New York follows the majority of states we have reviewed and permits AOBs when the assignment takes place post-loss. “Upon the occurrence of a loss the claim of the assured is a right to payment—a mere chose in action which may be assigned the same as any other chose in action.”1 Additionally, the AOB is valid despite anti-assignment clauses: “The assignment of a fire insurance policy subsequent to loss is valid regardless of the condition of the policy.”2
New York has even codified their acceptance of AOBs. N.Y. Gen. Oblig. Law § 13–101 – Transfer of Claims, states:
Any claim or demand can be transferred, except in one of the following cases:
- Where it is to recover damages for a personal injury;
- Where it is founded upon a grant, which is made void by a statute of the state; or upon a claim to or interest in real property, a grant of which, by the transferrer, would be void by such a statute;
- Where a transfer thereof is expressly forbidden by: (a) a statute of the state, or (b) a statute of the United States, or (c) would contravene public policy.

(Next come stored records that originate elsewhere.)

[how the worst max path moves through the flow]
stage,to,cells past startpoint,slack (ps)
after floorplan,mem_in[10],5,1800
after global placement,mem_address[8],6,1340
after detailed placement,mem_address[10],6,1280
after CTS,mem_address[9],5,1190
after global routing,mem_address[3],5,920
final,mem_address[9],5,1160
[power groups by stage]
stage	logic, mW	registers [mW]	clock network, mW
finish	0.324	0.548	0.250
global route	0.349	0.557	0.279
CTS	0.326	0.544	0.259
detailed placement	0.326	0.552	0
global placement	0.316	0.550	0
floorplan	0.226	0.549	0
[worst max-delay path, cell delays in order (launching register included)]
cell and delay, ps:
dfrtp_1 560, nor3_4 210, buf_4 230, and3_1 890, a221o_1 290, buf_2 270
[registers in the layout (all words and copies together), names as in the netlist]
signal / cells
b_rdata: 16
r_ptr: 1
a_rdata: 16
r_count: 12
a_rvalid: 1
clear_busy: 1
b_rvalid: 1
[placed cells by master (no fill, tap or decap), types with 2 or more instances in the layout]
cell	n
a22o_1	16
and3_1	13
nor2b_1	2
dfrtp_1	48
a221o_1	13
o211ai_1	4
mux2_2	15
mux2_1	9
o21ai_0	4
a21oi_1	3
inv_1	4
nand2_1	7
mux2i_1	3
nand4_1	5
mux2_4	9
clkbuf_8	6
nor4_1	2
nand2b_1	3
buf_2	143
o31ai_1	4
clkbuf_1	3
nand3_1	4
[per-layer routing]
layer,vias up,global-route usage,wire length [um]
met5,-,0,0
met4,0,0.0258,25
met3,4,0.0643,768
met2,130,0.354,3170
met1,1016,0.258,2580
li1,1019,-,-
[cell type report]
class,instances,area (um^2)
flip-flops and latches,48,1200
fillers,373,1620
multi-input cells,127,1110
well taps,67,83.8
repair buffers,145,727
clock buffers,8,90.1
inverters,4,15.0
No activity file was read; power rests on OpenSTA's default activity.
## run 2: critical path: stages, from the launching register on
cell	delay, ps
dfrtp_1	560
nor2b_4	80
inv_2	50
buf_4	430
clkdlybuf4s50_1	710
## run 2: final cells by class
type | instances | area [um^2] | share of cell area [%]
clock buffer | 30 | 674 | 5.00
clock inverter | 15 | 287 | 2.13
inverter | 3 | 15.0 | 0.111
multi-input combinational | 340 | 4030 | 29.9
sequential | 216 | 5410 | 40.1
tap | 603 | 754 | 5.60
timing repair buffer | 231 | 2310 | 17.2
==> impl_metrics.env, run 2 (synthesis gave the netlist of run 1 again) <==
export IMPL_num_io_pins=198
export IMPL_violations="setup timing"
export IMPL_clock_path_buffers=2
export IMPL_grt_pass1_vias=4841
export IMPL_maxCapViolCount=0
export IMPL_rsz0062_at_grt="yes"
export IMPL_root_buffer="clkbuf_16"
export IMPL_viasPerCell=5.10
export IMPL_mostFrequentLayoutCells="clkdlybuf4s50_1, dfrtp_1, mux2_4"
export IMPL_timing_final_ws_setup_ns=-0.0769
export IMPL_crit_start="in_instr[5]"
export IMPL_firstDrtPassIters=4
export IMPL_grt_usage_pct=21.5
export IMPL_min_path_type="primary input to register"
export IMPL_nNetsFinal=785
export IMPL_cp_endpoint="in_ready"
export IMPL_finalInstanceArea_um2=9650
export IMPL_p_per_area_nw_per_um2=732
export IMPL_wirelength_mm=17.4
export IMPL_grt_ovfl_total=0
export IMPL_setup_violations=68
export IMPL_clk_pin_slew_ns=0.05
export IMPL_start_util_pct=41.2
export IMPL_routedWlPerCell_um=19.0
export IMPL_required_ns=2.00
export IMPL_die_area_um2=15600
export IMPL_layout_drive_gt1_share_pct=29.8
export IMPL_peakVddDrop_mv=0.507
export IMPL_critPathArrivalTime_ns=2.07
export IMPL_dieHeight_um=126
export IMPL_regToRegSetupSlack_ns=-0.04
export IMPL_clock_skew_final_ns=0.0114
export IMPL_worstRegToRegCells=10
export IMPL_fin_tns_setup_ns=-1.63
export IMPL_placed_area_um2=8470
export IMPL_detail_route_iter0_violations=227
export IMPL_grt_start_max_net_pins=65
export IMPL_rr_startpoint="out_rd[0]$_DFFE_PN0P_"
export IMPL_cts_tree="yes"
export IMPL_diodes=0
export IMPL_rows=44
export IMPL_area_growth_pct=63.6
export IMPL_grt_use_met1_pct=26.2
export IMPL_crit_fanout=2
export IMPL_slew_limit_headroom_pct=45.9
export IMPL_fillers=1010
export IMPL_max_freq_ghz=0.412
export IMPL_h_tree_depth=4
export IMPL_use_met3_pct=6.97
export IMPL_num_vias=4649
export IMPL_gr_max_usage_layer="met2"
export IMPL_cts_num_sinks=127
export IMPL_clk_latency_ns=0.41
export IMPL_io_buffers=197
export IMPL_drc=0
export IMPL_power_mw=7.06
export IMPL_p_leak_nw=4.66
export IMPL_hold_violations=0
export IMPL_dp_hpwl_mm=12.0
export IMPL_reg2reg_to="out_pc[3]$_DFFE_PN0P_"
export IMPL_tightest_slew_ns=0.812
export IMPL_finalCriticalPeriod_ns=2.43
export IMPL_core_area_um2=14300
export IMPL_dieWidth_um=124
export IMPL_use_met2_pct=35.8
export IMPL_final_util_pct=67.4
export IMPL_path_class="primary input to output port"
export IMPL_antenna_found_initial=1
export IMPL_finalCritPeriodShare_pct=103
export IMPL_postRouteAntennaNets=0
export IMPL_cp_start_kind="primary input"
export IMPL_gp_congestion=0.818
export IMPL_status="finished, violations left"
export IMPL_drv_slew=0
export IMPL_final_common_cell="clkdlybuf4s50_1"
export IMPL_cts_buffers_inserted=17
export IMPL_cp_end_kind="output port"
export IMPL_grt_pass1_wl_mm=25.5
[src/rtl/regfile_pkg.sv]
// Shared types for the multiport register file: clear-sequencer state encoding.
package regfile_pkg;

    typedef enum logic {
        IDLE  = 1'b0,
        CLEAR = 1'b1
    } rf_state_t;

    localparam logic ST_IDLE  = 1'b0;
    localparam logic ST_CLEAR = 1'b1;

endpackage

[src/rtl/regfile_clear_fsm.sv]
// Clear sequencer: walks a pointer over the whole array writing zeros, then idles.
module regfile_clear_fsm
    import regfile_pkg::*;
#(
    parameter int AW = 5
) (
    input  logic          i_clk,
    input  logic          i_rst_n,
    input  logic          i_clr,
    input  logic          i_last,
    output logic          o_busy,
    output logic          o_clr_we,
    output logic [AW-1:0] o_clr_addr
);

    rf_state_t     r_state;
    rf_state_t     w_state_nxt;
    logic [AW-1:0] r_ptr;
    logic [AW-1:0] w_ptr_nxt;

    // State and pointer registers; reset restarts the clear from entry 0
    always_ff @(posedge i_clk) begin
        if (!i_rst_n) begin
            r_state <= CLEAR;
            r_ptr   <= '0;
        end else begin
            r_state <= w_state_nxt;
            r_ptr   <= w_ptr_nxt;
        end
    end

    // Next-state logic; CLR is only honoured from IDLE
    always_comb begin
        w_state_nxt = r_state;
        w_ptr_nxt   = r_ptr;
        case (r_state)
            IDLE: begin
                if (i_clr) begin
                    w_state_nxt = CLEAR;
                    w_ptr_nxt   = '0;
                end else begin
                    w_state_nxt = IDLE;
                end
            end
            CLEAR: begin
                w_ptr_nxt = r_ptr + {{(AW-1){1'b0}}, 1'b1};
                if (i_last) begin
                    w_state_nxt = IDLE;
                end else begin
                    w_state_nxt = CLEAR;
                end
            end
            default: begin
                w_state_nxt = CLEAR;
                w_ptr_nxt   = '0;
            end
        endcase
    end

    assign o_busy     = (r_state == CLEAR);
    assign o_clr_we   = (r_state == CLEAR);
    assign o_clr_addr = r_ptr;

endmodule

Additionally, “the owner of the claim need not use a particular form of assignment,”3 however, “the assignor must ‘manifest an intention to make the assignee the owner of the claim.’”4 Further, New York also permits AOBs to be made orally:
[U]nder New York law an assignment may even be made orally, see Krauss v. Cent. Ins. Co. of Balt., 40 N.Y.S.2d 736, 741 (Sup.Ct.1943) (“[A]n assignment of a chose in action other than a negotiable instrument may be by parol.”), though assignments lacking consideration must be signed and in writing, see N.Y. Gen. Oblig. Law § 5–1107.5
If you have any specific questions on AOBs or would like to see your state come up sooner, please comment below, or send me an email at firstname.lastname@example.org.
As always, I’ll leave you with a (mildly) related tune, here’s New York’s own Velvet Underground with their hit—and one of my personal favorites—Sunday Morning:
1 Krauss v. Central Ins. Co. of Baltimore, 40 N.Y.S.2d 736, 741 (Sup.Ct. 1943).
2 Id., citing Courtney v. New York City Ins. Co., 28 Barb. 116 (1858).
3 Digizip.com v. Verizon Services Corp., 2015 WL 1283676 at 3 (S.D.N.Y. 2015).
4 Id., citing Advanced Magnetics, Inc. v. Bayfront Partners, Inc., 106 F.3d 11, 17 (2d Cir.1997).